WHAT YOU ARE ASKED TO DO: Whenever a line in this data holds the word "inverters", report that line in full.
++++ GIVEN RECORDS
**src/rtl/noc_node_pkg.sv**
```systemverilog
// noc_node_pkg: shared definitions for the NoC node endpoint.
//   PKT_W_DEF / FLIT_W_DEF : default packet and flit widths
//   tx_state_t             : outbound serialiser states
//   nflits()               : number of flits per packet
package noc_node_pkg;

    localparam int PKT_W_DEF  = 32;
    localparam int FLIT_W_DEF = 8;

    typedef enum logic [1:0] {
        IDLE = 2'd0,
        SEND = 2'd1,
        GAP  = 2'd2
    } tx_state_t;

    function automatic int nflits(input int pkt_w, input int flit_w);
        return pkt_w / flit_w;
    endfunction

endpackage

```
**src/rtl/noc_sync_fifo.sv**
```systemverilog
// noc_sync_fifo: show-ahead synchronous queue with occupancy count.
//   clock, reset : rising-edge clock, asynchronous active-high reset
//   push/push_data : enqueue request (ignored while full)
//   pop          : dequeue request (ignored while empty)
//   head         : entry at the front, valid while !empty
//   count/full/empty : occupancy status
module noc_sync_fifo #(
    parameter int WIDTH = 32,
    parameter int DEPTH = 4,
    localparam int CNT_W = $clog2(DEPTH + 1)
) (
    input  logic             clock,
    input  logic             reset,
    input  logic             push,
    input  logic [WIDTH-1:0] push_data,
    input  logic             pop,
    output logic [WIDTH-1:0] head,
    output logic [CNT_W-1:0] count,
    output logic             full,
    output logic             empty
);

    localparam int PTR_W = (DEPTH > 1) ? $clog2(DEPTH) : 1;

    logic [WIDTH-1:0] mem_q [DEPTH];
    logic [PTR_W-1:0] wr_ptr_q, wr_ptr_d;
    logic [PTR_W-1:0] rd_ptr_q, rd_ptr_d;
    logic [CNT_W-1:0] count_q, count_d;
    logic             do_push;
    logic             do_pop;

    assign full  = (count_q == CNT_W'(DEPTH));
    assign empty = (count_q == '0);
    assign count = count_q;
    assign head  = mem_q[rd_ptr_q];

    // A push while full is dropped even if a pop happens in the same cycle;
    // a pop while empty is ignored even if a push happens in the same cycle.
    assign do_push = push && !full;
    assign do_pop  = pop && !empty;

    always_comb begin
        wr_ptr_d = wr_ptr_q;
        rd_ptr_d = rd_ptr_q;
        count_d  = count_q;
        // Explicit wrap compare so non-power-of-2 depths work.
        if (do_push) begin
            wr_ptr_d = (wr_ptr_q == PTR_W'(DEPTH - 1)) ? '0 : wr_ptr_q + 1'b1;
        end
        if (do_pop) begin
            rd_ptr_d = (rd_ptr_q == PTR_W'(DEPTH - 1)) ? '0 : rd_ptr_q + 1'b1;
        end
        case ({do_push, do_pop})
            2'b10:   count_d = count_q + 1'b1;
            2'b01:   count_d = count_q - 1'b1;
            default: count_d = count_q;
        endcase
    end

    always_ff @(posedge clock or posedge reset) begin
        if (reset) begin
            wr_ptr_q <= '0;
            rd_ptr_q <= '0;
            count_q  <= '0;
        end else begin
            wr_ptr_q <= wr_ptr_d;
            rd_ptr_q <= rd_ptr_d;
            count_q  <= count_d;
        end
    end

    // Storage carries no reset so it maps onto plain RAM.
    always_ff @(posedge clock) begin
        if (do_push) begin
            mem_q[wr_ptr_q] <= push_data;
        end
    end

endmodule

```
**src/rtl/noc_node_port.sv**
```systemverilog
// noc_node_port: NoC node endpoint.
//   clock, reset         : rising-edge clock, asynchronous active-high reset
//   pkt_in/pkt_in_avail  : packet write into the TX queue (dropped while cQ_full)
//   cQ_full, tx_count    : TX queue status
//   pkt_out/pkt_out_avail/pkt_out_ready : RX queue head, show-ahead, pop handshake
//   rx_count             : RX queue occupancy
//   free_outbound        : router can take a packet (sampled only when idle)
//   put_outbound/payload_outbound : outbound flits, MSB-first
//   free_inbound         : room for a new inbound packet
//   put_inbound/payload_inbound   : inbound flits, gaps allowed
//   rx_err               : sticky flag, a packet started while free_inbound=0
module noc_node_port
    import noc_node_pkg::*;
#(
    parameter int NODEID    = 0,
    parameter int PKT_W     = PKT_W_DEF,
    parameter int FLIT_W    = FLIT_W_DEF,
    parameter int TXQ_DEPTH = 4,
    parameter int RXQ_DEPTH = 2
) (
    input  logic                             clock,
    input  logic                             reset,
    input  logic [PKT_W-1:0]                 pkt_in,
    input  logic                             pkt_in_avail,
    output logic                             cQ_full,
    output logic [$clog2(TXQ_DEPTH+1)-1:0]   tx_count,
    output logic [PKT_W-1:0]                 pkt_out,
    output logic                             pkt_out_avail,
    input  logic                             pkt_out_ready,
    output logic [$clog2(RXQ_DEPTH+1)-1:0]   rx_count,
    input  logic                             free_outbound,
    output logic                             put_outbound,
    output logic [FLIT_W-1:0]                payload_outbound,
    output logic                             free_inbound,
    input  logic                             put_inbound,
    input  logic [FLIT_W-1:0]                payload_inbound,
    output logic                             rx_err
);

    localparam int NFLITS = nflits(PKT_W, FLIT_W);
    localparam int SH_W   = PKT_W - FLIT_W;      // flits still to send / already assembled
    localparam int TC_W   = $clog2(NFLITS + 1);
    localparam int RC_W   = $clog2(NFLITS);

    // Elaboration-time parameter sanity checks.
    if ((PKT_W % FLIT_W) != 0 || NFLITS < 2) begin : g_bad_geometry
        $error("noc_node_port: PKT_W must be a multiple of FLIT_W with at least 2 flits");
    end
    if (TXQ_DEPTH < 1 || RXQ_DEPTH < 1 || NODEID < 0) begin : g_bad_sizes
        $error("noc_node_port: queue depths must be >= 1 and NODEID non-negative");
    end

    // ---------------- TX queue and serialiser ----------------
    tx_state_t         state_q, state_d;
    logic [SH_W-1:0]   shift_q, shift_d;
    logic [TC_W-1:0]   tx_cnt_q, tx_cnt_d;
    logic              put_q, put_d;
    logic [FLIT_W-1:0] payload_q, payload_d;
    logic              tx_pop;
    logic              tx_empty;
    logic [PKT_W-1:0]  tx_head;

    noc_sync_fifo #(.WIDTH(PKT_W), .DEPTH(TXQ_DEPTH)) u_tx_fifo (
        .clock     (clock),
        .reset     (reset),
        .push      (pkt_in_avail),
        .push_data (pkt_in),
        .pop       (tx_pop),
        .head      (tx_head),
        .count     (tx_count),
        .full      (cQ_full),
        .empty     (tx_empty)
    );

    always_comb begin
        state_d   = state_q;
        shift_d   = shift_q;
        tx_cnt_d  = tx_cnt_q;
        put_d     = 1'b0;
        payload_d = payload_q;     // payload holds while put_outbound is low
        tx_pop    = 1'b0;
        case (state_q)
            IDLE: begin
                if (!tx_empty && free_outbound) begin
                    tx_pop    = 1'b1;
                    payload_d = tx_head[PKT_W-1 -: FLIT_W];
                    shift_d   = tx_head[SH_W-1:0];
                    put_d     = 1'b1;
                    tx_cnt_d  = TC_W'(1);
                    state_d   = SEND;
                end
            end
            SEND: begin
                payload_d = shift_q[SH_W-1 -: FLIT_W];
                shift_d   = SH_W'({shift_q, {FLIT_W{1'b0}}});
                put_d     = 1'b1;
                // tx_cnt_q counts flits already sent; this edge sends the next one.
                if (tx_cnt_q == TC_W'(NFLITS - 1)) begin
                    state_d = GAP;
                end else begin
                    tx_cnt_d = tx_cnt_q + 1'b1;
                end
            end
            GAP: begin
                state_d = IDLE;
            end
            default: begin
                state_d = IDLE;
            end
        endcase
    end

    always_ff @(posedge clock or posedge reset) begin
        if (reset) begin
            state_q   <= IDLE;
            shift_q   <= '0;
            tx_cnt_q  <= '0;
            put_q     <= 1'b0;
            payload_q <= '0;
        end else begin
            state_q   <= state_d;
            shift_q   <= shift_d;
            tx_cnt_q  <= tx_cnt_d;
            put_q     <= put_d;
            payload_q <= payload_d;
        end
    end

    assign put_outbound     = put_q;
    assign payload_outbound = payload_q;

    // ---------------- RX assembler and queue ----------------
    logic [RC_W-1:0]  rx_cnt_q, rx_cnt_d;
    logic [SH_W-1:0]  asm_q, asm_d;
    logic             err_q, err_d;
    logic             rx_push;
    logic             rx_empty;
    logic             rx_full;
    logic             rx_busy;
    logic [PKT_W-1:0] rx_head;
    logic [31:0]      rx_occ;

    noc_sync_fifo #(.WIDTH(PKT_W), .DEPTH(RXQ_DEPTH)) u_rx_fifo (
        .clock     (clock),
        .reset     (reset),
        .push      (rx_push),
        .push_data ({asm_q, payload_inbound}),
        .pop       (pkt_out_ready),
        .head      (rx_head),
        .count     (rx_count),
        .full      (rx_full),
        .empty     (rx_empty)
    );

    // A packet in assembly reserves a queue slot, so a completed packet
    // always finds room.
    assign rx_busy      = (rx_cnt_q != '0);
    assign rx_occ       = 32'(rx_count) + 32'(rx_busy);
    assign free_inbound = (rx_occ < 32'(RXQ_DEPTH));

    always_comb begin
        rx_cnt_d = rx_cnt_q;
        asm_d    = asm_q;
        err_d    = err_q;
        rx_push  = 1'b0;
        if (put_inbound) begin
            if (!rx_busy && !free_inbound) begin
                err_d = 1'b1;          // new packet with no room: drop the flit
            end else if (rx_cnt_q == RC_W'(NFLITS - 1)) begin
                rx_push  = 1'b1;
                rx_cnt_d = '0;
                // Defensive: a completed packet meeting a full queue would be lost.
                if (rx_full) begin
                    err_d = 1'b1;
                end
            end else begin
                asm_d    = SH_W'({asm_q, payload_inbound});
                rx_cnt_d = rx_cnt_q + 1'b1;
            end
        end
    end

    always_ff @(posedge clock or posedge reset) begin
        if (reset) begin
            rx_cnt_q <= '0;
            asm_q    <= '0;
            err_q    <= 1'b0;
        end else begin
            rx_cnt_q <= rx_cnt_d;
            asm_q    <= asm_d;
            err_q    <= err_d;
        end
    end

    assign pkt_out_avail = !rx_empty;
    assign pkt_out       = rx_empty ? '0 : rx_head;
    assign rx_err        = err_q;

endmodule

```
**config.mk**
```make
export PLATFORM = sky130hd
export DESIGN_NAME = noc_node_port
export DESIGN_NICKNAME = d
export VERILOG_FILES = /design/src/rtl/noc_node_pkg.sv /design/src/rtl/noc_sync_fifo.sv /design/src/rtl/noc_node_port.sv
export SDC_FILE = /design/constraint.sdc
export NUM_CORES = 1
export LEC_CHECK = 0
export CAP_MARGIN = 0
export CORE_ASPECT_RATIO = 0.9
export CORE_UTILIZATION = 55
export CTS_BUF_LIST = sky130_fd_sc_hd__clkbuf_4 sky130_fd_sc_hd__clkbuf_8
export DETAILED_ROUTE_END_ITERATION = 7
export GPL_ROUTABILITY_DRIVEN = 0
export PLACE_DENSITY = 0.89
export SLEW_MARGIN = 25
export SYNTH_ARGS = -nofsm -noshare
export SYNTH_HDL_FRONTEND = slang
export SYNTH_SLANG_ARGS = --single-unit
```
**constraint.sdc**
```tcl
create_clock -name clock -period 3.5 [get_ports clock]
set_clock_uncertainty 0.15 [all_clocks]
set_input_delay 0.35 -clock clock [delete_from_list [all_inputs] [get_ports clock]]
set_output_delay 0.35 -clock clock [all_outputs]
set_load 0.02 [all_outputs]
```
==> metrics, run 1 <==
Nets=744; FF/Latch Area=7669 um^2; type of origin of the critical path=register; placed cell count=886; DR WL/cell=20.08 um; most frequent cells in the layout=edfxtp_1 (192), clkdlybuf4s50_1 (95), dfrtp_1 (75); f_max=351.5 MHz; Final Non-Filler Cells=965; flop2flop setup slack=1.03 ns; 1st-iter DRT viols=267; Die Span X=146.6 um; H-Tree Depth=2; Cell Pwr Density=881.6 nW/um^2; initial antenna violation count=1; Final min period=2.845 ns; CP Data Required Time=3.00 ns; DR DRC count=0; Post-synth EDFFs=192; Via density=5.645; share of layout cells above drive strength 1=21.42%; Reg clk slew, reported paths=0.06 ns; critical path capture point=pkt_out[9]; clk_lat worst skew=0.55 ns; Final ANT Viol Nets=0; CTS-repair resized insts=0; # port buffers=95; Filler Cell Count=1125; initial core utilization=56.25%; Ys Warns=0; clk root buf=clkbuf_8; CTS tree=done; total grt overflow=0; reg2reg end=u_tx_fifo.count[2]; Post-Syn Area=10350 um^2; reported max-cap violation count=0; Slew Limit Fails=0; most common cell after layout, fill and taps aside=edfxtp_1; reg2reg start=u_tx_fifo.count[0]; die height=132.2 um; VDD IR max=454.9 uV; hpwl dp=11900 um; Total Routing Usage GR=20.79%; vias in the first global route=5785; hold violation total from the final report=0; Async S/R FF share, synth=28.36%; Setup Fix Bufs, Post-CTS=0; Core Area=18410 um^2; Mapped Avg Cell Area=18.55 um^2; R2R depth=10; CTS Hold Bufs=0; clock sinks=268; Main synth FF type=edfxtp_1; IO Pins=96; Synth Register Bits=268; TritonRoute pass-1 iters=6; Rel. slew slack=52.23%; syn_nets=617; die area=19380 um^2; area grow syn2layout=20.79%; Leak=0.004773 uW; Inserted Clock Buffers=42; maximum root-to-sink buffer count=3; Gate Count Post-Synth=558; synth unique cells=37; RSZ-0062 raised after global routing=false; Via Count=5447; area of the multi-input gates=2472 um^2; Hold Path Class=in -> async; setup violators final=0; CP endpoint kind=primary output; hold_ws=0.09947 ns; row count=47; Fin Setup TNS=0 ns; maximum fanout along the worst path=33; worst slew pin tran=0.7156 ns; first-pass GRT wire length=30710 um; final period utilization=81.29%; Arrival @ worst endpoint=2.35 ns; status=complete, no violations; Seq/Total Area, Yosys=74.05%; final wirelength=19380 um; largest net degree at the start of global routing=45; CP startpoint=u_rx_fifo.rd_ptr_q; Setup CP Type=reg -> out
[cells by family (layout without fill, tap and decap cells)]
| group | after synthesis | in the layout | synth area share, % |
|---|---|---|---|
| AO/OA/AOI/OAI | 45 | 45 | 3.891 |
| XOR/XNOR | 8 | 8 | 0.6768 |
| adder cells (fa/ha/maj) | 13 | 13 | 1.643 |
| buffers and inverters | 47 | 208 | 2.320 |
| flip-flops | 268 | 268 | 74.05 |
| multiplexers | 94 | 94 | 13.49 |
| other | 0 | 1 | 0 |
| AND/OR/NAND/NOR | 83 | 83 | 3.927 |
[sequential cells by signal (all words and copies together) (netlist names)]
| signal | cells |
|---|---|
| asm_q | 24 |
| payload_outbound | 8 |
| put_outbound | 1 |
| rx_cnt_q | 2 |
| rx_err | 1 |
| shift_q | 24 |
| state_q | 2 |
| tx_cnt_q | 3 |
| u_rx_fifo.count | 2 |
| u_rx_fifo.mem_q | 64 |
| u_rx_fifo.rd_ptr_q | 1 |
| u_rx_fifo.wr_ptr_q | 1 |
| u_tx_fifo.count | 3 |
| u_tx_fifo.mem_q | 128 |
| u_tx_fifo.rd_ptr_q | 2 |
| u_tx_fifo.wr_ptr_q | 2 |
[cell usage after synthesis, types with 5 or more instances]
| cell type | instances | share of area [%] |
|---|---|---|
| a22o_1 | 8 | 0.68 |
| mux2_2 | 28 | 3.0 |
| mux4_1 | 5 | 1.3 |
| and2_1 | 7 | 0.42 |
| inv_1 | 18 | 0.65 |
| clkbuf_1 | 13 | 0.47 |
| nor2_1 | 41 | 1.5 |
| xnor2_1 | 5 | 0.42 |
| mux2i_1 | 33 | 3.2 |
| and3_1 | 24 | 1.5 |
| dfrtp_1 | 76 | 18 |
| ha_1 | 12 | 1.5 |
| edfxtp_1 | 192 | 56 |
| a221o_1 | 24 | 2.3 |
| mux4_2 | 27 | 5.9 |
| nand2_1 | 5 | 0.18 |
| buf_2 | 10 | 0.48 |
[worst max-delay path, cell delays in order, from the launching register on]
cell and delay, ns:
dfrtp_1 0.33, buf_4 0.47, mux2i_1 0.18, nor2_1 0.19, clkdlybuf4s50_1 0.63
[through the flow]
step | utilization, % | setup slack [ns] | cell area (um^2) | power [uW]
finish | 67.94 | 0.6549 | 12510 | 11020
floorplan | - | 0.7814 | 10350 | 7090
detailed placement | 63.03 | 0.8333 | 11600 | 8353
global route | 67.94 | 0.5387 | 12510 | 11580
global placement | 63.03 | 0.8997 | 11600 | 8119
CTS | 67.90 | 0.6390 | 12500 | 11120
[worst min path at each step]
| stage | startpoint | endpoint | slack, ns | cells past startpoint |
|---|---|---|---|---|
| final | reset | put_outbound | 0.1 | 2 |
| after global routing | reset | asm_q[13] | 0.16 | 2 |
| after CTS | reset | asm_q[21] | 0.10 | 2 |
| after detailed placement | asm_q[22] | u_rx_fifo.mem_q[1][30] | 0.31 | 0 |
| after global placement | asm_q[23] | u_rx_fifo.mem_q[0][31] | 0.30 | 0 |
| after floorplan | asm_q[16] | u_rx_fifo.mem_q[0][24] | 0.29 | 0 |
[layer usage]
metal	wire length (um)	track usage (%)
met3	1148	4.083
met5	0	0
met1	7374	25.06
met2	10220	35.97
met4	636	10.19
[where the power goes]
group | leakage, uW | switching, uW | total (uW) | internal (uW)
clock | 0.000482 | 1180 | 2740 | 1560
combinational | 0.00160 | 1780 | 3480 | 1700
sequential | 0.00269 | 509 | 4810 | 4300
[final cells by class]
class / instances / area share [%]
flip-flops and latches: 268 / 61.32
multi-input cells: 243 / 19.77
repair buffers: 112 / 8.724
clock buffers: 62 / 6.123
well taps: 245 / 2.451
clock inverters: 16 / 1.051
inverters: 18 / 0.5403
diodes: 1 / 0.02001
Note: power is estimated with default switching activity, not from simulation.
==> run 2: changes to the inputs <==
- clock period: 3.5 -> 2.8 ns (I/O delays scaled with it)
==> run 2 against run 1 <==
Compared with the run above: final cell count increased by 0.31%; flip-flop and latch count unchanged; critical endpoint is now pkt_out[18]; routed wire length increased by 1.6%; worst setup slack got worse by 0.56 ns; sequential power increased by 26%.
==> metrics, run 2 (same netlist as run 1, synthesis figures left out) <==
critical path capture point=pkt_out[18]; Leak=0.004792 uW; design internal power=9484 uW; maximum root-to-sink buffer count=3; total power=13810 uW; Via density=5.661; Setup CP Type=reg -> out; CTS tree=done; Hold Path Class=in -> reg; Reg clk slew, reported paths=0.06 ns; Rel. slew slack=46.78%; crit path max-delay cell type=dfrtp_1; row count=47; n_diodes=0; initial core utilization=56.25%; Sw Pwr=4321 uW; DR DRC count=0; hpwl dp=12070 um; status=complete, no violations; Fin Setup TNS=0 ns; IO Pins=96; Core Area=18410 um^2; DR WL/cell=20.34 um; Seq pwr share=43.8%; final period utilization=96.48%; Total Routing Usage GR=21.26%; f_max=370.2 MHz; Slew Limit Fails=0; die area=19380 um^2; largest net degree at the start of global routing=55; max reg flops=128; type of origin of the critical path=register; Final ANT Viol Nets=0; Net Sw Frac=31.30%; most common cell after layout, fill and taps aside=edfxtp_1; Via Count=5480; initial antenna violation count=0; flop2flop setup slack=0.43 ns; area grow syn2layout=21.32%; Filler Cell Count=1116; VDD IR max=630.1 uV; maximum fanout along the worst path=12; vias in the first global route=5844; R2R depth=4; Nets=749; TritonRoute pass-1 iters=4; reg2reg start=u_tx_fifo.rd_ptr_q[0]; first-pass GRT wire length=31460 um; CP endpoint kind=primary output; clk root buf=clkbuf_8; H-Tree Depth=2; 1st-iter DRT viols=328; CP startpoint=u_rx_fifo.rd_ptr_q; Biggest register=u_tx_fifo.mem_q; worst path cell trace=buf_12 -> mux2i_1 -> nor2_1 -> clkdlybuf4s50_1; total grt overflow=0; most frequent cells in the layout=edfxtp_1 (192), clkdlybuf4s50_1 (95), dfrtp_1 (75); Top Registers=u_tx_fifo.mem_q x128, u_rx_fifo.mem_q x64; reported max-cap violation count=0; Die Span X=146.6 um; worst slew pin tran=0.7983 ns; clock sinks=268; Inserted Clock Buffers=42; hold violation total from the final report=0; clk_lat worst skew=0.53 ns; final wirelength=19690 um; Arrival @ worst endpoint=2.27 ns; reg2reg end=shift_q[12]; Clk pwr share=24.4%; die height=132.2 um; setup violators final=0; RSZ-0062 raised after global routing=false; Final min period=2.702 ns; Cell Pwr Density=1099 nW/um^2; power share of the combinational group=31.8%; share of layout cells above drive strength 1=22.13%; CP Data Required Time=2.37 ns; CP max stage delay=0.64 ns; final core occ=68.24%; # port buffers=95
run 2: changes by cell type in the layout (fill, tap and decap cells not counted), moves of 2 or more:
cell        delta
buf_12         +2
buf_4          +2
bufinv_16      -2
clkbuf_4       +3
clkbuf_8       +5
clkinv_1       -3
clkinv_2       -4
clkinvlp_4     +2
inv_6          -2
run 2: per-stage QoR:
step | worst slack, ns | std cells | cell area [um^2] | hold WS (ns)
3_5_place_dp | 0.3066 | 890 | 11660 | 0.3251
4_1_cts | 0.06304 | 968 | 12560 | 0.1873
5_1_grt | 0.005294 | 968 | 12560 | 0.2138
2_1_floorplan | 0.08136 | 558 | 10350 | 0.2289
3_3_place_gp | 0.4670 | 890 | 11660 | 0.2997
6_report | 0.09846 | 968 | 12560 | 0.2236
run 2: how the worst min path moves through the flow:
stage,slack [ns],cells after the start,end,from
floorplan,0.23,0,u_rx_fifo.mem_q[0][0],payload_inbound[0]
global placement,0.30,0,u_rx_fifo.mem_q[0][31],asm_q[23]
detailed placement,0.33,0,u_rx_fifo.mem_q[1][24],asm_q[16]
CTS,0.19,1,u_rx_fifo.mem_q[0][5],payload_inbound[5]
global route,0.21,1,u_rx_fifo.mem_q[1][5],payload_inbound[5]
finish,0.22,1,u_rx_fifo.mem_q[0][5],payload_inbound[5]
run 2: metal layers:
layer,wire length (um),global-route usage [%]
met4,301,6.308
met2,10360,37.91
met3,1240,4.671
met5,0,0
met1,7791,25.96
run 2: repair_timing:
item	CTS	global route
buffers inserted	0	0
resized for setup	0	0
hold buffers	1	0
hold endpoints to repair	22	0
setup endpoints to repair	0	0
run 2: area by class of cell:
type / instances / area (um^2) / area share, %
flip-flops and latches: 268 / 7669 / 61.05
multi-input cells: 243 / 2467 / 19.64
repair buffers: 117 / 1156 / 9.204
clock buffers: 70 / 857.1 / 6.823
well taps: 245 / 306.5 / 2.440
inverters: 18 / 67.56 / 0.5379
clock inverters: 7 / 37.54 / 0.2988
run 2: critical path, delay by kind of cell, from the launching register on:
| family | cells | cell delay, ns |
|---|---|---|
| muxes | 1 | 0.09 |
| and+or+nand+nor | 1 | 0.17 |
| buffers and inverters | 2 | 0.86 |
| DFF | 1 | 0.64 |
run 2: power groups by stage:
| stage | clock network, uW | registers (uW) | logic [uW] |
|---|---|---|---|
| finish | 3370 | 6040 | 4400 |
| global placement | 0 | 6020 | 4200 |
| detailed placement | 0 | 6120 | 4420 |
| global route | 3620 | 6150 | 4710 |
| CTS | 3460 | 6050 | 4430 |
| floorplan | 0 | 5880 | 2980 |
++++++++
FINAL ANSWER:
| buffers and inverters | 47 | 208 | 2.320 |
clock inverters: 16 / 1.051
inverters: 18 / 0.5403
inverters: 18 / 67.56 / 0.5379
clock inverters: 7 / 37.54 / 0.2988
| buffers and inverters | 2 | 0.86 |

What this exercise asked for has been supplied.